简体   繁体   English

从一个numpy距离数组中提取N个最接近的对

[英]extract the N closest pairs from a numpy distance array

I have a large, symmetric, 2D distance array. 我有一个大型的对称2D距离阵列。 I want to get closest N pairs of observations. 我想获得最接近的N对观测值。

The array is stored as a numpy condensed array, and has of the order of 100 million observations. 该数组存储为numpy压缩数组,并具有1亿个观测值。

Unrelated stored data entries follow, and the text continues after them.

Background: an optimization exercise with open tools, aiming at small area and a short achievable clock period. Do not read the settings as production practice.
Power figures rest on the tool's default switching activity, not on a simulated workload.

==> inputs of run a <==
// tlc5955_gs_buffer
module tlc5955_gs_buffer #(
    parameter int DaisyChain = 2,
    parameter int AddrWidth  = 7
) (
    input  logic                 clk,
    input  logic                 reset,
    input  logic                 wr_en,
    input  logic [AddrWidth-1:0] wr_addr,
    input  logic [15:0]          wr_data,
    input  logic                 swap,
    output logic                 swap_pending,
    output logic                 front_bank,
    output logic                 spi_transfer,
    input  logic                 spi_busy,
    input  logic                 next_data,
    output logic [15:0]          data_out,
    output logic                 underrun
);
    localparam int Words  = 48 * DaisyChain;    
    localparam logic [AddrWidth-1:0] LastAddr = AddrWidth'(Words - 1);
    typedef enum logic [1:0] {IDLE, ARM, STREAM} state_t;
    state_t      state_q;
    state_t      state_d;
    logic        start;
    logic        active;
    logic        drained;
    logic        pop;
    logic        last_pop;
    logic        at_zero;            
    logic [Words-1:0]   rd_sel_q;    
    logic [Words-1:0]   rd_sel_d;
    logic [2*Words-1:0] rd_sel;      
    logic        pulse;              
    logic [15:0] ram [2][Words];
    logic [15:0] wr_grp;
    logic [7:0]  wr_sub [2];
    logic        fb_int;             
    logic [15:0] nxt_word_n;        
    logic [15:0] top_word;
    always_comb begin
        state_d = state_q;
        start   = 1'b0;
        unique case (state_q)
            IDLE: begin
                if (swap_pending || swap) begin
                    start   = 1'b1;
                    state_d = ARM;
                end
            end
            ARM: begin
                if (spi_busy) state_d = STREAM;
            end
            STREAM: begin
  ...
==> module gs_aoi222, before the edit <==
module gs_aoi222 (
    input  logic a0, b0, a1, b1, a2, b2,
    output logic y
);
    assign y = ~((a0 & b0) | (a1 & b1) | (a2 & b2));
endmodule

Here's an example to get the 100 closest distances on a smaller array (~500k observations), but it's a lot slower than I would like. 这是一个在较小的数组上获得100个最近距离的示例(〜500k观测值),但是比我想要的要慢得多。

import numpy as np
import random
import sklearn.metrics.pairwise
import scipy.spatial.distance

N = 100
r = np.array([random.randrange(1, 1000) for _ in range(0, 1000)])
c = r[:, None]

dists = scipy.spatial.distance.pdist(c, 'cityblock')

# these are the indices of the closest N observations
closest = dists.argsort()[:N]

# but it's really slow to get out the pairs of observations
def condensed_to_square_index(n, c):
    # converts an index in a condensed array to the 
    # pair of observations it represents
    # modified from here: http://stackoverflow.com/questions/5323818/condensed-matrix-function-to-find-pairs
    ti = np.triu_indices(n, 1)
    return ti[0][c]+ 1, ti[1][c]+ 1

r = []
n = np.ceil(np.sqrt(2* len(dists)))
for i in closest:
    pair = condensed_to_square_index(n, i)
    r.append(pair)

It seems to me like there must be quicker ways to do this with standard numpy or scipy functions, but I'm stumped. 在我看来,必须使用标准的numpy或scipy函数来更快地执行此操作,但是我很困惑。

NB If lots of pairs are equidistant, that's OK and I don't care about their ordering in that case. 注意:如果许多对是等距的,那没关系,在这种情况下,我不在乎它们的顺序。

You don't need to calculate ti in each call to condensed_to_square_index . 您无需在每次对condensed_to_square_index调用中计算ti Here's a basic modification that calculates it only once: 这是仅计算一次的基本修改:

import numpy as np
import random
import sklearn.metrics.pairwise
import scipy.spatial.distance

N = 100
r = np.array([random.randrange(1, 1000) for _ in range(0, 1000)])
c = r[:, None]

dists = scipy.spatial.distance.pdist(c, 'cityblock')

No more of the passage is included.